While enforcement is important, experts insist that Nigeria needs a long-term national safety framework.
Transportation researcher Engr. Obinna Nwosu told RoadKing.ng that the government must focus on five pillars:

  1. Infrastructure renewal — Prioritize resurfacing of major highways.
  2. Driver education — Compulsory periodic testing and certification.
  3. Vehicle inspection reform — Digitized inspection records to prevent corruption.
  4. Data transparency — Publish crash data quarterly for accountability.
  5. Community involvement — Incentivize local safety advocacy through schools and transport unions.

“We can’t keep reacting after the crashes happen,” he said. “We need prevention at the policy level.”

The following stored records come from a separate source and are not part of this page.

===== src/rtl/ps2_mouse_decoder_axis_clamp.sv =====
// One cursor axis: add (or subtract) a 9-bit signed delta and clamp to 0..RES-1.
module ps2_axis_clamp #(
  parameter int RES = 640
) (
  input  logic [9:0] pos,
  input  logic [8:0] delta,
  input  logic       neg,
  output logic [9:0] pos_nxt
);

  localparam logic signed [11:0] MAXV = 12'(RES - 1);

  logic signed [11:0] p;
  logic signed [11:0] d;
  logic signed [11:0] sum;

  always_comb begin
    p   = $signed({2'b00, pos});
    d   = $signed({{3{delta[8]}}, delta});
    sum = neg ? (p - d) : (p + d);
    pos_nxt = sum[9:0];
    if (sum < 12'sd0)
      pos_nxt = '0;
    else if (sum > MAXV)
      pos_nxt = MAXV[9:0];
  end

endmodule


===== src/rtl/ps2_mouse_decoder.sv =====
// PS/2 mouse packet decoder: framing, timeout, button state and clamped cursor.
// Define PS2_MOUSE_WHEEL_EN for 4-byte IntelliMouse packets with wheel outputs.
module ps2_mouse_decoder
  import ps2_mouse_pkg::*;
#(
  parameter int clk_freq   = 50000000,
  parameter int H_RES      = 640,
  parameter int V_RES      = 480,
  parameter int TIMEOUT_US = 2000
) (
  input  logic       sys_clk,
  input  logic       sys_rst,
  input  logic [7:0] rx_byte,
  input  logic       rx_valid,
  output logic [9:0] pos_x,
  output logic [9:0] pos_y,
  output logic [2:0] buttons,
  output logic       pkt_valid,
  output logic       sync_err,
`ifdef PS2_MOUSE_WHEEL_EN
  output logic [3:0] wheel_z,
  output logic [7:0] wheel_acc,
`endif
  output logic [7:0] err_cnt
);

  localparam int TO_CYC = timeout_cycles(clk_freq, TIMEOUT_US);
  localparam int TW     = $clog2(TO_CYC + 1);
  localparam logic [TW-1:0] TO_LAST = TW'(TO_CYC - 1);

  state_t state_q, state_d;
  logic [TW-1:0] timer_q, timer_d;
  logic [7:0] status_q, status_d;
  logic [7:0] dx_q, dx_d;
  logic [7:0] dy_q, dy_d;
  logic [9:0] pos_x_q, pos_x_d, pos_y_q, pos_y_d;
  logic [2:0] buttons_q, buttons_d;
  logic       pkt_valid_q, pkt_valid_d;
  logic       sync_err_q, sync_err_d;
  logic [7:0] err_cnt_q, err_cnt_d;
  logic [9:0] x_nxt, y_nxt;
  logic [8:0] dx_eff, dy_eff;
`ifdef PS2_MOUSE_WHEEL_EN
  logic [3:0] dz_q, dz_d, wheel_z_q, wheel_z_d;
  logic [7:0] wheel_acc_q, wheel_acc_d;
`endif

  // Overflow bits discard the delta entirely rather than saturating it
  assign dx_eff = status_q[XO] ? 9'd0 : {status_q[XS], dx_q};
  assign dy_eff = status_q[YO] ? 9'd0 : {status_q[YS], dy_q};

  ps2_axis_clamp #(.RES(H_RES)) u_clamp_x (
    .pos(pos_x_q), .delta(dx_eff), .neg(1'b0), .pos_nxt(x_nxt)
  );
  ps2_axis_clamp #(.RES(V_RES)) u_clamp_y (
    .pos(pos_y_q), .delta(dy_eff), .neg(1'b1), .pos_nxt(y_nxt)
  );

  always_comb begin
    state_d     = state_q;
    timer_d     = timer_q;
    status_d    = status_q;
    dx_d        = dx_q;
    dy_d        = dy_q;
    pos_x_d     = pos_x_q;
    pos_y_d     = pos_y_q;
    buttons_d   = buttons_q;
    pkt_valid_d = 1'b0;
    sync_err_d  = 1'b0;
    err_cnt_d   = err_cnt_q;
`ifdef PS2_MOUSE_WHEEL_EN
    dz_d        = dz_q;
    wheel_z_d   = wheel_z_q;
    wheel_acc_d = wheel_acc_q;
`endif
    case (state_q)
      WAIT_B0, UPDATE: begin
        if (state_q == UPDATE) begin
          pos_x_d     = x_nxt;
          pos_y_d     = y_nxt;
          buttons_d   = status_q[BTN_M:BTN_L];
          pkt_valid_d = 1'b1;
          state_d     = WAIT_B0;
`ifdef PS2_MOUSE_WHEEL_EN
          wheel_z_d   = dz_q;
          wheel_acc_d = wheel_acc_q + {{4{dz_q[3]}}, dz_q};
`endif
        end
        // A byte arriving during UPDATE is treated as a fresh first byte
        if (rx_valid) begin
          if (rx_byte[SYNC]) begin
            status_d = rx_byte;
            state_d  = WAIT_B1;
            timer_d  = '0;
          end else begin
            sync_err_d = 1'b1;
          end
        end
      end
      WAIT_B1, WAIT_B2, WAIT_B3: begin
        if (rx_valid) begin
          timer_d = '0;
          if (state_q == WAIT_B1) begin
            dx_d    = rx_byte;
            state_d = WAIT_B2;
          end else if (state_q == WAIT_B2) begin
            dy_d    = rx_byte;
`ifdef PS2_MOUSE_WHEEL_EN
            state_d = WAIT_B3;
`else
            state_d = UPDATE;
`endif
          end else begin
`ifdef PS2_MOUSE_WHEEL_EN
            dz_d    = rx_byte[3:0];
`endif
            state_d = UPDATE;
          end
        end else if (timer_q == TO_LAST) begin
          state_d    = WAIT_B0;
          timer_d    = '0;
          sync_err_d = 1'b1;
        end else begin
          timer_d = timer_q + 1'b1;
        end
      end
      default: state_d = WAIT_B0;
    endcase
    if (sync_err_d && err_cnt_q != 8'hFF)
      err_cnt_d = err_cnt_q + 8'd1;
  end

  always_ff @(posedge sys_clk or posedge sys_rst) begin
    if (sys_rst) begin
      state_q     <= WAIT_B0;
      timer_q     <= '0;
      status_q    <= '0;
      dx_q        <= '0;
      dy_q        <= '0;
      pos_x_q     <= 10'(H_RES / 2);
      pos_y_q     <= 10'(V_RES / 2);
      buttons_q   <= '0;
      pkt_valid_q <= 1'b0;
      sync_err_q  <= 1'b0;
      err_cnt_q   <= '0;
`ifdef PS2_MOUSE_WHEEL_EN
      dz_q        <= '0;
      wheel_z_q   <= '0;
      wheel_acc_q <= '0;
`endif
    end else begin
      state_q     <= state_d;
      timer_q     <= timer_d;
      status_q    <= status_d;
      dx_q        <= dx_d;
      dy_q        <= dy_d;
      pos_x_q     <= pos_x_d;
      pos_y_q     <= pos_y_d;
      buttons_q   <= buttons_d;
      pkt_valid_q <= pkt_valid_d;
      sync_err_q  <= sync_err_d;
      err_cnt_q   <= err_cnt_d;
`ifdef PS2_MOUSE_WHEEL_EN
      dz_q        <= dz_d;
      wheel_z_q   <= wheel_z_d;
      wheel_acc_q <= wheel_acc_d;
`endif
    end
  end

  assign pos_x     = pos_x_q;
  assign pos_y     = pos_y_q;
  assign buttons   = buttons_q;
  assign pkt_valid = pkt_valid_q;
  assign sync_err  = sync_err_q;
  assign err_cnt   = err_cnt_q;
`ifdef PS2_MOUSE_WHEEL_EN
  assign wheel_z   = wheel_z_q;
  assign wheel_acc = wheel_acc_q;
`endif

endmodule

At RoadKing.ng, we believe these numbers demand more than headlines, they demand change.
Nigeria’s roads can be safer if every driver, passenger, policymaker, and mechanic accepts responsibility. The data is grim, but it also gives us a blueprint for intervention.

We urge:

  • Drivers: Rest, avoid over-speeding, and service vehicles regularly.
  • Passengers: Speak up against reckless drivers.
  • Government: Commit to modern road design and consistent enforcement.
  • Civil Society: Push for transparency in road safety budgets.

Until these steps are taken, the FRSC’s next quarterly report will tell the same story, different numbers, same blood.